Could you please return each line of the data that has the word "flags"?

[Data entries]
┌──
==> src/include/ringBus_settings.svh <==
/*
 ring bus sizing and address map
   slot field widths, memory stop depth and word indexing
   rom fill pattern
   range decode macros for rom, memory and mmio stops
*/
`ifndef RINGBUS_SETTINGS_SVH
`define RINGBUS_SETTINGS_SVH

`define RB_ADDR_W      32                      // ring address
`define RB_DATA_W      64                      // one tile per slot
`define RB_SEQ_W       16
`define RB_OPM_W       16                      // flag byte plus opcode byte

`define RB_MEM_WORDS   256                     // memory stop backing store
`define RB_MEM_IDX_W   8
`define RB_WORD_LSB    3                       // 64-bit words
`define RB_ROM_IDX_HI  23                      // rom index runs up to here

`define RB_ROM_PATTERN 64'h5A3C_96E1_0F78_C2B4

// top byte zero
`define RB_IS_ROM(a)  (a[`RB_ADDR_W-1 -: 8] == 8'h00)
// top nibble zero, next nibble set
`define RB_IS_MEM(a)  ((a[`RB_ADDR_W-1 -: 4] == 4'h0) && (a[`RB_ADDR_W-5 -: 4] != 4'h0))
`define RB_IS_MMIO(a) (a[`RB_ADDR_W-1 -: 4] == 4'hF)

`endif

==> src/hdl/ringBusPkg.sv <==
/*
 ring bus package
   opcode classes, request commands and response status codes
   full 8-bit opcodes for both directions
   operation-mode word with request and response views
   mmio device opcodes and handshake codes
*/
package ringBusPkg;

	// class sits in opm[7:6]
	localparam logic [1:0] CLS_NONE = 2'b00;
	localparam logic [1:0] CLS_RESP = 2'b01;
	localparam logic [1:0] CLS_REQ  = 2'b10;

	localparam logic [5:0] CMD_LDX  = 6'h03;   // load tile
	localparam logic [5:0] CMD_STX  = 6'h13;   // store tile

	localparam logic [5:0] ST_OKLD  = 6'h03;
	localparam logic [5:0] ST_OKST  = 6'h13;
	localparam logic [5:0] ST_FAULT = 6'h3F;

	localparam logic [7:0] OPM_NONE  = 8'h00;  // empty slot
	localparam logic [7:0] OPM_LDX   = {CLS_REQ, CMD_LDX};
	localparam logic [7:0] OPM_STX   = {CLS_REQ, CMD_STX};
	localparam logic [7:0] OPM_OKLD  = {CLS_RESP, ST_OKLD};
	localparam logic [7:0] OPM_OKST  = {CLS_RESP, ST_OKST};
	localparam logic [7:0] OPM_FAULT = {CLS_RESP, ST_FAULT};

	// outside device port
	localparam logic [4:0] MMIO_OPM_NONE = 5'h00;
	localparam logic [4:0] MMIO_OPM_LD   = 5'h0B;
	localparam logic [4:0] MMIO_OPM_ST   = 5'h17;

	localparam logic [1:0] MMIO_OK_READY = 2'b00;
	localparam logic [1:0] MMIO_OK_HOLD  = 2'b10;
	localparam logic [1:0] MMIO_OK_DONE  = 2'b01;
	localparam logic [1:0] MMIO_OK_FAIL  = 2'b11;

	typedef struct packed {
		logic [7:0] flags;                   // carried through untouched
		logic [1:0] cls;
		logic [5:0] cmd;
	} ringOpmReq_t;

	typedef struct packed {
		logic [7:0] flags;
		logic [1:0] cls;
		logic [5:0] status;
	} ringOpmRsp_t;

	// same 16 bits, read as request on the way in, written as response on the way out
	typedef union packed {
		ringOpmReq_t req;
		ringOpmRsp_t rsp;
	} ringOpm_u;

endpackage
└──
**OUTPUT FOR THIS EXERCISE**
		logic [7:0] flags;                   // carried through untouched
		logic [7:0] flags;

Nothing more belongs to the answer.